PROBLEM DESCRIPTION: Each line of the material beneath should be duplicated exactly.

INPUT FOR THIS TASK:
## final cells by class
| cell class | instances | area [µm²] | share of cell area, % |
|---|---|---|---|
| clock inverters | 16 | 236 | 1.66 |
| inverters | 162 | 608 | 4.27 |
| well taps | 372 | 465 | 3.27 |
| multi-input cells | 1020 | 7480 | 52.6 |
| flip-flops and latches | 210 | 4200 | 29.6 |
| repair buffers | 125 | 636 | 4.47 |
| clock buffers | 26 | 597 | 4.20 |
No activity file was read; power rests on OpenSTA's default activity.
<file path="config.mk">
export PLATFORM = sky130hd
export DESIGN_NAME = button_click_long_press_detector_unit
export DESIGN_NICKNAME = d
export VERILOG_FILES = /design/src/hdl/bclp_pkg.sv /design/src/hdl/bclp_cfg_regs.sv /design/src/hdl/bclp_in_reg.sv /design/src/hdl/bclp_engine.sv /design/src/hdl/bclp_out_reg.sv /design/src/hdl/button_click_long_press_detector_unit.sv
export SDC_FILE = /design/constraint.sdc
export NUM_CORES = 1
export LEC_CHECK = 0
export BUFFER_PORTS_ARGS = -buffer_cell sky130_fd_sc_hd__buf_4
export CORE_MARGIN = 10
export CORE_UTILIZATION = 42
export CTS_BUF_LIST = sky130_fd_sc_hd__clkbuf_8
export CTS_CLUSTER_DIAMETER = 200
export DETAILED_ROUTE_END_ITERATION = 8
export PLACE_DENSITY = 0.66
export SKIP_LAST_GASP = 1
export SLEW_MARGIN = 20
export SYNTH_ARGS = -nofsm -noshare
export SYNTH_HDL_FRONTEND = slang
export SYNTH_SLANG_ARGS = --single-unit
export TNS_END_PERCENT = 10
</file>
<file path="constraint.sdc">
create_clock -name clk -period 7 [get_ports clk]
set_input_delay 1.4 -clock clk [delete_from_list [all_inputs] [get_ports clk]]
set_output_delay 1.4 -clock clk [all_outputs]
set_load 0.1 [all_outputs]
</file>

ANSWER SECTION:
## final cells by class
| cell class | instances | area [µm²] | share of cell area, % |
|---|---|---|---|
| clock inverters | 16 | 236 | 1.66 |
| inverters | 162 | 608 | 4.27 |
| well taps | 372 | 465 | 3.27 |
| multi-input cells | 1020 | 7480 | 52.6 |
| flip-flops and latches | 210 | 4200 | 29.6 |
| repair buffers | 125 | 636 | 4.47 |
| clock buffers | 26 | 597 | 4.20 |
No activity file was read; power rests on OpenSTA's default activity.
<file path="config.mk">
export PLATFORM = sky130hd
export DESIGN_NAME = button_click_long_press_detector_unit
export DESIGN_NICKNAME = d
export VERILOG_FILES = /design/src/hdl/bclp_pkg.sv /design/src/hdl/bclp_cfg_regs.sv /design/src/hdl/bclp_in_reg.sv /design/src/hdl/bclp_engine.sv /design/src/hdl/bclp_out_reg.sv /design/src/hdl/button_click_long_press_detector_unit.sv
export SDC_FILE = /design/constraint.sdc
export NUM_CORES = 1
export LEC_CHECK = 0
export BUFFER_PORTS_ARGS = -buffer_cell sky130_fd_sc_hd__buf_4
export CORE_MARGIN = 10
export CORE_UTILIZATION = 42
export CTS_BUF_LIST = sky130_fd_sc_hd__clkbuf_8
export CTS_CLUSTER_DIAMETER = 200
export DETAILED_ROUTE_END_ITERATION = 8
export PLACE_DENSITY = 0.66
export SKIP_LAST_GASP = 1
export SLEW_MARGIN = 20
export SYNTH_ARGS = -nofsm -noshare
export SYNTH_HDL_FRONTEND = slang
export SYNTH_SLANG_ARGS = --single-unit
export TNS_END_PERCENT = 10
</file>
<file path="constraint.sdc">
create_clock -name clk -period 7 [get_ports clk]
set_input_delay 1.4 -clock clk [delete_from_list [all_inputs] [get_ports clk]]
set_output_delay 1.4 -clock clk [all_outputs]
set_load 0.1 [all_outputs]
</file>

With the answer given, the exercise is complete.